§ Excerpted records:
== Segment start ==
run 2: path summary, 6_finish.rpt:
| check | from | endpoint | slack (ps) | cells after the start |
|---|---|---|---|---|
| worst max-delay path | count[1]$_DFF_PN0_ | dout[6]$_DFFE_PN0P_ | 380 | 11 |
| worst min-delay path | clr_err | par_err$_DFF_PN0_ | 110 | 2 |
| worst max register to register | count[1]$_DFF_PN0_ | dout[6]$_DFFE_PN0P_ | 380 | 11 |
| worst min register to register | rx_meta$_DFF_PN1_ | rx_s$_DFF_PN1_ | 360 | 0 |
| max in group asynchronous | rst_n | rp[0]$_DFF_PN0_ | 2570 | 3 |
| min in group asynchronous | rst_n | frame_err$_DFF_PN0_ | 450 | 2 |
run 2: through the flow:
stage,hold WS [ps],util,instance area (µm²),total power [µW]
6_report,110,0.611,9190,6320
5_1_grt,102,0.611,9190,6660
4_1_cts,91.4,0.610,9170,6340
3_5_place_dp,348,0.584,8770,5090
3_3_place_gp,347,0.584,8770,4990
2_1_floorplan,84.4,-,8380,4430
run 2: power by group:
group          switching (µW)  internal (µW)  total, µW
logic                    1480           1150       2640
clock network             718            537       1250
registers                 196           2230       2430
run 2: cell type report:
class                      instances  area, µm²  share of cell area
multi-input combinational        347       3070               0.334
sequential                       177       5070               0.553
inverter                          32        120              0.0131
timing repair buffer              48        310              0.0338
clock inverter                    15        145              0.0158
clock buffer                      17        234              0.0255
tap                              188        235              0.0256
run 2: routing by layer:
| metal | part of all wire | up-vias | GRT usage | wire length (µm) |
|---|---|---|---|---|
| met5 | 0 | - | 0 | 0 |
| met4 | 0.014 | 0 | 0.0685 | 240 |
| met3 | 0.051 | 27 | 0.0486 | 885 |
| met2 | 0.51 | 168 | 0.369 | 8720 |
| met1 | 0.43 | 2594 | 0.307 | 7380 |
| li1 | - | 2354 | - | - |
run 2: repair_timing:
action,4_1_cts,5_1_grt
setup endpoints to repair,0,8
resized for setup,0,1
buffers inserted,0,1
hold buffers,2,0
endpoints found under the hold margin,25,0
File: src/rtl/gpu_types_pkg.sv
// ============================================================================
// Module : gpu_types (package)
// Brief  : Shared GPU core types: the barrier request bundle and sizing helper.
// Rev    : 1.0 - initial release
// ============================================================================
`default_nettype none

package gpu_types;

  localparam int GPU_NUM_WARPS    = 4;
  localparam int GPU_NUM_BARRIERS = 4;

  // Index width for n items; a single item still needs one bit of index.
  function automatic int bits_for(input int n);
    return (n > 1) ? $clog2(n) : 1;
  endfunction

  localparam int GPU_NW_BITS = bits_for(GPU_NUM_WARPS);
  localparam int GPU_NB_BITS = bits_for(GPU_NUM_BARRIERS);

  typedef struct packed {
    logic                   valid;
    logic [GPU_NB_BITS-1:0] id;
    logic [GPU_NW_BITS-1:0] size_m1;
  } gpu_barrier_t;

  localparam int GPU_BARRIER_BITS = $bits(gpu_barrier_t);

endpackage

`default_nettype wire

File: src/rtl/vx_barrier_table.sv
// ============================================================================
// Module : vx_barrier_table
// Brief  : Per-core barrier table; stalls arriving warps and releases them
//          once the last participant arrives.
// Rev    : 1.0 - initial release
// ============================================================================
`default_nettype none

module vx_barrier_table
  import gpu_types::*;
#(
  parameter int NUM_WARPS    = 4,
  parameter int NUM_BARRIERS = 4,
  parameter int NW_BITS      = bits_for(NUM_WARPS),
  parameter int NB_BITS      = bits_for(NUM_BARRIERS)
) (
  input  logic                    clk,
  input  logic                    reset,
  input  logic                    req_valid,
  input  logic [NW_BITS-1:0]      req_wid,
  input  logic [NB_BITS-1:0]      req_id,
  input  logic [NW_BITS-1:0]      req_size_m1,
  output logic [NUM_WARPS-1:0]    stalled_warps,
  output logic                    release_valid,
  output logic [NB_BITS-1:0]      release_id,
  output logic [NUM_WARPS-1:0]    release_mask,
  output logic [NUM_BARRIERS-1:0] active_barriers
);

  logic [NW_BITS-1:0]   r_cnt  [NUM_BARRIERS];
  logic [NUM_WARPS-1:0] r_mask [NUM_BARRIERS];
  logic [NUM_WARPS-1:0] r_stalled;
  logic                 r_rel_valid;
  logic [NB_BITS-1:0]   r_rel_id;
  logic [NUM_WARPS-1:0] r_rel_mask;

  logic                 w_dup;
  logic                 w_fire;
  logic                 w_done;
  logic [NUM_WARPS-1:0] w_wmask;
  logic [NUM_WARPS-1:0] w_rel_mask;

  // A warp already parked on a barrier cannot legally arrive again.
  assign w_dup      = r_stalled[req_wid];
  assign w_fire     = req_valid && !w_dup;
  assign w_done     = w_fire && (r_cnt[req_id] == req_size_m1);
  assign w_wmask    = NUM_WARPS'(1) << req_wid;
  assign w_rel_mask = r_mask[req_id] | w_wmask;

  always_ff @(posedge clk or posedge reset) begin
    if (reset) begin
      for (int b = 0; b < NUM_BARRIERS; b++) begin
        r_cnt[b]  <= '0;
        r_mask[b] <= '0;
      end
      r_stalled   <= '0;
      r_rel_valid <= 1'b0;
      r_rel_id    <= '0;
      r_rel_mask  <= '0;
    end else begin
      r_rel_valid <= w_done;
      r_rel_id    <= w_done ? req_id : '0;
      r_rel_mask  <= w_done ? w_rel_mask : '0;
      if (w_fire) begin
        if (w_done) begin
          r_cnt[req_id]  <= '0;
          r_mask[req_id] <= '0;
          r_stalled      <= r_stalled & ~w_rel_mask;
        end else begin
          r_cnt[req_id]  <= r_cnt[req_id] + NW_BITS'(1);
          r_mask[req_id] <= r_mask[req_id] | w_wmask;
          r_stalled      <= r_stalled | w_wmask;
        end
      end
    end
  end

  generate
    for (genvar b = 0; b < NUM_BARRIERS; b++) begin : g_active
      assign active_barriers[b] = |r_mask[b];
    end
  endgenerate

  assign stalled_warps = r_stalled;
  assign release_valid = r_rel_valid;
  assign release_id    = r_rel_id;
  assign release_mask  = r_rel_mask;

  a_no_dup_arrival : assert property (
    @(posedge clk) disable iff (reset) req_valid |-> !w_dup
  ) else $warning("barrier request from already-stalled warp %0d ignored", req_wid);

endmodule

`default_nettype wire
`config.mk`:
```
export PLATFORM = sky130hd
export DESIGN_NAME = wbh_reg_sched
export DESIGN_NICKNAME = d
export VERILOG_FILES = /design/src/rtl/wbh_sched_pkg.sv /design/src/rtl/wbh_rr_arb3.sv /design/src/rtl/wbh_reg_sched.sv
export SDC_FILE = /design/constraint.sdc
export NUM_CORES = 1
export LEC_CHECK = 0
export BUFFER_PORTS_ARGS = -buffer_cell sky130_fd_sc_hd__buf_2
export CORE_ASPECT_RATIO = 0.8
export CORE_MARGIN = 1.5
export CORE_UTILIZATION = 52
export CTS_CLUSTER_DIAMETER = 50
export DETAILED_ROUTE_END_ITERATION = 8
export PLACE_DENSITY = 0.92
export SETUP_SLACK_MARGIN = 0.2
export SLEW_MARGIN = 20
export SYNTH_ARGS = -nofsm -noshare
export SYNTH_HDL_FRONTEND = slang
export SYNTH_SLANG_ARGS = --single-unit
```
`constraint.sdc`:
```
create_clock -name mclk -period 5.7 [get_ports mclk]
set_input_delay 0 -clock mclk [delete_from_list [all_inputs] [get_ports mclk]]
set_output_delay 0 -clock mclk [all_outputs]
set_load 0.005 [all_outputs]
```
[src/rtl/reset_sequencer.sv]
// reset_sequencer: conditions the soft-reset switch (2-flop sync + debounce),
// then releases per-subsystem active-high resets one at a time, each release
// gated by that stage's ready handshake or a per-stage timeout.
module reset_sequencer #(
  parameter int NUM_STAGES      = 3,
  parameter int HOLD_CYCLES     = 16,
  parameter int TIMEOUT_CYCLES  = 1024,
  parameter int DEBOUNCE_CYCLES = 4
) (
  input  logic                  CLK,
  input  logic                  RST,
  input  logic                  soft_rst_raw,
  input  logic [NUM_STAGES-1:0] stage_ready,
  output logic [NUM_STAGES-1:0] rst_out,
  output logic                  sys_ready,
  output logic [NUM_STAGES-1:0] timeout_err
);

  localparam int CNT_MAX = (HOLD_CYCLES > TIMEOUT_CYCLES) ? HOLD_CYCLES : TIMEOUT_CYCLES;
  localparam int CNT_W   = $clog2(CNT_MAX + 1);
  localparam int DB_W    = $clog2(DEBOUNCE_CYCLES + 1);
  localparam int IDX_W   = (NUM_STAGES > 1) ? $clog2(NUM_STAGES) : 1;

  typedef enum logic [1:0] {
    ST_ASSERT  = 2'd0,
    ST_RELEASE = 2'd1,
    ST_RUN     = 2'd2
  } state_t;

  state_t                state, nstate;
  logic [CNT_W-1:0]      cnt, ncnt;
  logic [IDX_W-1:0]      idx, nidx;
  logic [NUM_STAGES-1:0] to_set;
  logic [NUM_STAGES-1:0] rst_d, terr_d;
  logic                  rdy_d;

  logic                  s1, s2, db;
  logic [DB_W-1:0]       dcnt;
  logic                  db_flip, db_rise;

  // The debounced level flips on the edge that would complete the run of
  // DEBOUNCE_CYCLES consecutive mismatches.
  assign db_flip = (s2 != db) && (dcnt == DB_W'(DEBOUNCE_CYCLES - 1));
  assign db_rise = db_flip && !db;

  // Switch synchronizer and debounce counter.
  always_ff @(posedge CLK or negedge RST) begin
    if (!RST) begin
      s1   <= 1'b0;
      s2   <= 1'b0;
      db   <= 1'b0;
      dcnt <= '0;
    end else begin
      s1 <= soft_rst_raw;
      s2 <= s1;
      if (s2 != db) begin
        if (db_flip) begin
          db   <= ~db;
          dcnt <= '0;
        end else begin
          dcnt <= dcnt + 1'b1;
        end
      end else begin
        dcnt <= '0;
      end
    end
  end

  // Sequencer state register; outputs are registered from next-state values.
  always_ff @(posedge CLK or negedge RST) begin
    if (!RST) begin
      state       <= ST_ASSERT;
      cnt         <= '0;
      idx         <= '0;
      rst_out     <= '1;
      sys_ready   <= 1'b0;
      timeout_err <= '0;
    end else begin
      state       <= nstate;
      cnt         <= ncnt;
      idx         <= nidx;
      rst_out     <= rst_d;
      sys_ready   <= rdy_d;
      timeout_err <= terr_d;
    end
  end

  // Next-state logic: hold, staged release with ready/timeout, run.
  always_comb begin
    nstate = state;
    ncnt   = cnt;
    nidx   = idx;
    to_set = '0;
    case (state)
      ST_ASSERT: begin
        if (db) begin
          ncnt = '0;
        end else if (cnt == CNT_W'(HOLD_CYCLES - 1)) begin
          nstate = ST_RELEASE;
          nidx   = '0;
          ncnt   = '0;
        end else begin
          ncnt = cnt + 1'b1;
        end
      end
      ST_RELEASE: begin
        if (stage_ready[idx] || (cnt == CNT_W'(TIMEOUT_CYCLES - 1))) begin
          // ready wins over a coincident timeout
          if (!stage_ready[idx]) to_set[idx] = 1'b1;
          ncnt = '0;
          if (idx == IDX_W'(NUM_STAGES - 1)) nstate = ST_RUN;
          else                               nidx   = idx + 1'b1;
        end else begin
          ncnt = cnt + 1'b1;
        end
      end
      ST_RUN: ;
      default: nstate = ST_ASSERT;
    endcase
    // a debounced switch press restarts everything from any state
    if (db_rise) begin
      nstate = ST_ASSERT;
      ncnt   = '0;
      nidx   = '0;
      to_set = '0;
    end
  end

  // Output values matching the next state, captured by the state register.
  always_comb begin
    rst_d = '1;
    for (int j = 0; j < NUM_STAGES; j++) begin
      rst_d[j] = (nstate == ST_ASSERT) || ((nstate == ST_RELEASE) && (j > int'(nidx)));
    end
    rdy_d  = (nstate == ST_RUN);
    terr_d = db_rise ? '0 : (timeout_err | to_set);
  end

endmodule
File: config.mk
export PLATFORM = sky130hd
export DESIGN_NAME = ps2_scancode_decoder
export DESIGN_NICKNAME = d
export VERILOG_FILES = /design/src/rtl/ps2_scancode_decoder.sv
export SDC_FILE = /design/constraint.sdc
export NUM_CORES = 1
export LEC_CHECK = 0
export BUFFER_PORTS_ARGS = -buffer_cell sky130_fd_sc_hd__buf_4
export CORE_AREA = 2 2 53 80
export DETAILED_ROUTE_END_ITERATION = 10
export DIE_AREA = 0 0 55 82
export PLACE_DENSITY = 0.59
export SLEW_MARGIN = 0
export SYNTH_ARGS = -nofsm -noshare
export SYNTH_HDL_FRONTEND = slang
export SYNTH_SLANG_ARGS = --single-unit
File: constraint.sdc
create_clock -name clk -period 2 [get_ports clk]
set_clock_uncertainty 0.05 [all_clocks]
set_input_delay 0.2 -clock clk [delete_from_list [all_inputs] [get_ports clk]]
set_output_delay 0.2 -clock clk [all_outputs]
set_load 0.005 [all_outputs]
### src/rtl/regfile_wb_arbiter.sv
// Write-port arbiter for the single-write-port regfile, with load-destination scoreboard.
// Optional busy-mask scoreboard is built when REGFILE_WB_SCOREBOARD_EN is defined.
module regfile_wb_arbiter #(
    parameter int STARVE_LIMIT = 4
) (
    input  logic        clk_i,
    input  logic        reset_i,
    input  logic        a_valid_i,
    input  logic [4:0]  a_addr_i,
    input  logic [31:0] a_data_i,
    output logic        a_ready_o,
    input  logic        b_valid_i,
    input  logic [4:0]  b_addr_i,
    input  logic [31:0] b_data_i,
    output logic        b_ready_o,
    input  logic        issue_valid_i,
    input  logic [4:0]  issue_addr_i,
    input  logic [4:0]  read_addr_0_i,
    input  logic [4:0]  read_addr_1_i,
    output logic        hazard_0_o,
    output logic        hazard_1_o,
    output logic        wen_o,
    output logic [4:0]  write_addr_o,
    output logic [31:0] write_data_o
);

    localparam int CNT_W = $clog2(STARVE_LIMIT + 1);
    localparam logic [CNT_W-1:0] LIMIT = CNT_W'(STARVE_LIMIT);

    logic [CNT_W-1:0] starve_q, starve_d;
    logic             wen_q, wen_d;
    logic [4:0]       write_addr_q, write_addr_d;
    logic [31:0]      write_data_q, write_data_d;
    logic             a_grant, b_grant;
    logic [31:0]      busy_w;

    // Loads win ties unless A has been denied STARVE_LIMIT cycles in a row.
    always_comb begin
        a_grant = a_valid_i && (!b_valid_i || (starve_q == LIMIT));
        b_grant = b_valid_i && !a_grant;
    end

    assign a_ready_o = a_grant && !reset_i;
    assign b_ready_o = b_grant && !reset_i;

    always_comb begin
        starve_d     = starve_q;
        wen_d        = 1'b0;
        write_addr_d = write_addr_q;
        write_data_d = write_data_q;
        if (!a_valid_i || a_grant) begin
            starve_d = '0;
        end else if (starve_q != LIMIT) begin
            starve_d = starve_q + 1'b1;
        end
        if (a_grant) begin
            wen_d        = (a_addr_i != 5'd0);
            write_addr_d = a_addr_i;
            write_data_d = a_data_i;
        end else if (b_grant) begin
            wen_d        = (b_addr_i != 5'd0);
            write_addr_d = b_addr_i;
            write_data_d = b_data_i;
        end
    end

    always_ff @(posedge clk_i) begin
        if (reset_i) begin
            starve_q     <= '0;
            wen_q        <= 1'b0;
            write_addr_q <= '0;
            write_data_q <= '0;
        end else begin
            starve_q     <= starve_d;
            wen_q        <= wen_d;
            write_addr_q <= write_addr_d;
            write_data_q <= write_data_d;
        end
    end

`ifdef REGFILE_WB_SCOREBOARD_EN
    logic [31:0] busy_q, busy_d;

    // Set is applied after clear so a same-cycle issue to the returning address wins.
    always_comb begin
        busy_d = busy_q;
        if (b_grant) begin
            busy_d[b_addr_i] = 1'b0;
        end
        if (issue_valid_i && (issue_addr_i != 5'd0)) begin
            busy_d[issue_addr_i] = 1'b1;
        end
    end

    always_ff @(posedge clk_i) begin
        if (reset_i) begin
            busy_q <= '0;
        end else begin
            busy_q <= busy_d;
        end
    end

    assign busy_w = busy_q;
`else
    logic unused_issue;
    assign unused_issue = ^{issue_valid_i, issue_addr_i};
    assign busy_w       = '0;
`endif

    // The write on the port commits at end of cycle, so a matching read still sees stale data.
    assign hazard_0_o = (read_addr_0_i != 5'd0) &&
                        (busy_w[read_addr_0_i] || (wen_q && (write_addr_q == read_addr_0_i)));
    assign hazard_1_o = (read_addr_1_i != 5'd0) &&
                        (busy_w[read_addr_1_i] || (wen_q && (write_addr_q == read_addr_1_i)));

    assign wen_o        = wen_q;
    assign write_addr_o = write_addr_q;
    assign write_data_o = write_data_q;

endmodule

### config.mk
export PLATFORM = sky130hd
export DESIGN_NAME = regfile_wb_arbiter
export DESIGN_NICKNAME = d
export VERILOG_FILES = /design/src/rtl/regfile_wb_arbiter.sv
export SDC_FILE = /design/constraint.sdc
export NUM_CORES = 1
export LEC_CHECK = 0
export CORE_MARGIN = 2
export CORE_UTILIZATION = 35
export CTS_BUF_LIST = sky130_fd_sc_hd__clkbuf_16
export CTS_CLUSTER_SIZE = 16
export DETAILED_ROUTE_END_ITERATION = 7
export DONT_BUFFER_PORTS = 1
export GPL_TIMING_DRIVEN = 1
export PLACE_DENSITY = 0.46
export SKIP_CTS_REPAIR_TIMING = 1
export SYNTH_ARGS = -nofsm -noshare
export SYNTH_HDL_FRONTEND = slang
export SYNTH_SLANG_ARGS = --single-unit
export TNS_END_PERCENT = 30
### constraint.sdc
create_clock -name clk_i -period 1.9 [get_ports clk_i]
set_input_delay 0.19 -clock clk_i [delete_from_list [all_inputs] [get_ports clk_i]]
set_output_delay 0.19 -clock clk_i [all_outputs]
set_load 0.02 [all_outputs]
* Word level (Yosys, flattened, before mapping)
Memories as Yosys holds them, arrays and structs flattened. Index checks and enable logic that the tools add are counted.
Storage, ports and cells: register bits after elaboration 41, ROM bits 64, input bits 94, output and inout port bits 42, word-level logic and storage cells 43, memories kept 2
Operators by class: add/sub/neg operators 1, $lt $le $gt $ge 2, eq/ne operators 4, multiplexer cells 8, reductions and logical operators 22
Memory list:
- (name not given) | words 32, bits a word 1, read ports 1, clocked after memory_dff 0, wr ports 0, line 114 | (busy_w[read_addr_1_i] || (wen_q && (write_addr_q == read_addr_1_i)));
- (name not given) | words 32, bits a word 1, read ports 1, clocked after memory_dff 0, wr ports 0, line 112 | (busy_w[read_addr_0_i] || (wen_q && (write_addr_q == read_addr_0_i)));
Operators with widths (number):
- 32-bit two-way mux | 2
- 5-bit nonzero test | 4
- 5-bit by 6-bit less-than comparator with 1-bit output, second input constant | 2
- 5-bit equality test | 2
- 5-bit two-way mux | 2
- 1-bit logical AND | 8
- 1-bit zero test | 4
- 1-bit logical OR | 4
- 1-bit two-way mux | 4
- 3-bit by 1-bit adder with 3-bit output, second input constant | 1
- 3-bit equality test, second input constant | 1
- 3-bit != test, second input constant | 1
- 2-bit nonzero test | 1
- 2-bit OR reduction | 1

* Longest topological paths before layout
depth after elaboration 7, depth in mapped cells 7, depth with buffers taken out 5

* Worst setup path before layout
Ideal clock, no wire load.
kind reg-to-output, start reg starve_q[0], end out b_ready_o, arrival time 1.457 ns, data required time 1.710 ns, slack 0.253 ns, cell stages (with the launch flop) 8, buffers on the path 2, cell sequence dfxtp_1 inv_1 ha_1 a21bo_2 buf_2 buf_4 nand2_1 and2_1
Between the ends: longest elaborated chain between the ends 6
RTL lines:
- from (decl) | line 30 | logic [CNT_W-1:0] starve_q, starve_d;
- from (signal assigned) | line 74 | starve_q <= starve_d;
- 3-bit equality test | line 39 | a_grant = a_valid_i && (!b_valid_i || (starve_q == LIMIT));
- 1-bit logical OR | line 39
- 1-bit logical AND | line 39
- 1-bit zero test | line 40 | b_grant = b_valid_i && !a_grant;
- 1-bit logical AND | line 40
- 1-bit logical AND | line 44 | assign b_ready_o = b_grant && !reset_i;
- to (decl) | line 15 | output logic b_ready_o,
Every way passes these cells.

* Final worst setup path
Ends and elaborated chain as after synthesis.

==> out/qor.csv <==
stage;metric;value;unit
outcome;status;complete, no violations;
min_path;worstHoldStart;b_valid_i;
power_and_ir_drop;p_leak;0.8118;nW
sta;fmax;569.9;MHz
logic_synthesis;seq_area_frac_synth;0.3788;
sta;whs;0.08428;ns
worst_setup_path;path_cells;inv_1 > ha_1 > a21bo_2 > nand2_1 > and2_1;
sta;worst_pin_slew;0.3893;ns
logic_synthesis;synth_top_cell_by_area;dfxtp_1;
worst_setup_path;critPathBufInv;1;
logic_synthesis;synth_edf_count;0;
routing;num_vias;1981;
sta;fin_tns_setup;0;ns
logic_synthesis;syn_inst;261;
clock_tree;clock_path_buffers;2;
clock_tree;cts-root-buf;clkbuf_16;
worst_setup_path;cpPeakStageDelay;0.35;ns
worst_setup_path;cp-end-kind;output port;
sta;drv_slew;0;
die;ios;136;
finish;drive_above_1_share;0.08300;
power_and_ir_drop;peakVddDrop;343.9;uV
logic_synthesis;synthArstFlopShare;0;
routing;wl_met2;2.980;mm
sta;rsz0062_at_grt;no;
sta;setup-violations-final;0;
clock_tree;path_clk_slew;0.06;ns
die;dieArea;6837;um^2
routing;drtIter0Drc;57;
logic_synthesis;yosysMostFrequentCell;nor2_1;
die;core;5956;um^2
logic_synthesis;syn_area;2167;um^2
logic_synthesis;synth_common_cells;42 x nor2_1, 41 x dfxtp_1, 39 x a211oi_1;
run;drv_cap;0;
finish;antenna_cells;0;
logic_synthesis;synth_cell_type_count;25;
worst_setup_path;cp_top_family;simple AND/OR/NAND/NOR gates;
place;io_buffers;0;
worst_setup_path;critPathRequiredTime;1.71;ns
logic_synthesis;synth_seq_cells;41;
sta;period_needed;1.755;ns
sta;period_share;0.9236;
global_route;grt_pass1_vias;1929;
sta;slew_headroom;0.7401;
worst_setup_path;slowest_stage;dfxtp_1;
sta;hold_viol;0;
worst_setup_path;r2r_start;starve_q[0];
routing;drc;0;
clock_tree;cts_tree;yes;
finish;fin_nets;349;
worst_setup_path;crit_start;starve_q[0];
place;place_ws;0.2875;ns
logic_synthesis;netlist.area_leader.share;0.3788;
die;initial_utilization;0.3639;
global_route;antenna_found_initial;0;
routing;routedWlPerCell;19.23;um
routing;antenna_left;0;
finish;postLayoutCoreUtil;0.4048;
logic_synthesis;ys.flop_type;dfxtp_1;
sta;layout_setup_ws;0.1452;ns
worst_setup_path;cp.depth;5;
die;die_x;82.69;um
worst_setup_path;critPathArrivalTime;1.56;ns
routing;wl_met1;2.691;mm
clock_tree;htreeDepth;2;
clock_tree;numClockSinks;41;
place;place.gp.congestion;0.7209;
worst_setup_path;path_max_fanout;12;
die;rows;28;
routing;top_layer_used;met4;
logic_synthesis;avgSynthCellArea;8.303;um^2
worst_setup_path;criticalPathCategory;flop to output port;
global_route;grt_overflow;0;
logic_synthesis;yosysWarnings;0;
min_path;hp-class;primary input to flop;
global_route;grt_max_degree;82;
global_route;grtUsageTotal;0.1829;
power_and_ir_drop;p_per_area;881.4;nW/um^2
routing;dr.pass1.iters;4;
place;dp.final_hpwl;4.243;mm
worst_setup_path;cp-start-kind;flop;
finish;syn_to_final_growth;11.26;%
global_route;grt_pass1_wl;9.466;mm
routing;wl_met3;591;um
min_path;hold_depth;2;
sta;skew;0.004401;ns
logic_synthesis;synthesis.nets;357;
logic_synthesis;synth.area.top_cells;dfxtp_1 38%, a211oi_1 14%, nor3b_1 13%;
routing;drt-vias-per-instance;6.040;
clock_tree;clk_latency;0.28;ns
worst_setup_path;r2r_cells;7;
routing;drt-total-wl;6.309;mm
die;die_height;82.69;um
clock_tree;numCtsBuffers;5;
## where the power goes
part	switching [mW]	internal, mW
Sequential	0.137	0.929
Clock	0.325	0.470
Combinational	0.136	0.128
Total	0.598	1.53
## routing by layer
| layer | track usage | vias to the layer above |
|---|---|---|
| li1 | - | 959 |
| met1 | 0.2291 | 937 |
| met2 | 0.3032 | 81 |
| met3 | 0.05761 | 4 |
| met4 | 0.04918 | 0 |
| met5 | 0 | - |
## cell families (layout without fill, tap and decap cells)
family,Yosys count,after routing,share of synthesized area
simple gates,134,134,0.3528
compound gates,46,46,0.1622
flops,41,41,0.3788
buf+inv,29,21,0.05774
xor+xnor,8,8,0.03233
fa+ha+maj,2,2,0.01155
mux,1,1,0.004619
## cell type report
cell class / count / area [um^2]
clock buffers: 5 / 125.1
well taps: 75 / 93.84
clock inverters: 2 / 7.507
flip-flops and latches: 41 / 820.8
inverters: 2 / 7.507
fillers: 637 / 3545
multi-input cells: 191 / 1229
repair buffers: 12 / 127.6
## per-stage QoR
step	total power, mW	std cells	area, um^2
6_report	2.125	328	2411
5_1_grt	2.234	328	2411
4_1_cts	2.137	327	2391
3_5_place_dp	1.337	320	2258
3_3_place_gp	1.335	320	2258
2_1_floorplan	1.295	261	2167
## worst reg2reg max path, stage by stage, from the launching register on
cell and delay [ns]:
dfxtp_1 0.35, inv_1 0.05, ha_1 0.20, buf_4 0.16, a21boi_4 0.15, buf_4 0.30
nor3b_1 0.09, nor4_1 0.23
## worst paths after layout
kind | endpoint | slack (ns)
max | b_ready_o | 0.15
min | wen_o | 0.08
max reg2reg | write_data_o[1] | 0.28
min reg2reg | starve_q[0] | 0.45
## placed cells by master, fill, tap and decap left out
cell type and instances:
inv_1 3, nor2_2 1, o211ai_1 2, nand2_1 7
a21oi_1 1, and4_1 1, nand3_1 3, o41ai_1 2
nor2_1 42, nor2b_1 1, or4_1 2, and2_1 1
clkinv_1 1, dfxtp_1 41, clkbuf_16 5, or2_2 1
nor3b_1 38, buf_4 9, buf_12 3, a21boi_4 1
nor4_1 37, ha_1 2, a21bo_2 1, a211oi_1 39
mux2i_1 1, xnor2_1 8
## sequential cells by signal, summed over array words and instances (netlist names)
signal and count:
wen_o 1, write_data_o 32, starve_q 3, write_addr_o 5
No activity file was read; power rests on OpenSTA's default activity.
== Segment end ==
Only lines of the material that contain the word "complete" belong in the answer; copy each one.

  // The debounced level flips on the edge that would complete the run of
outcome;status;complete, no violations;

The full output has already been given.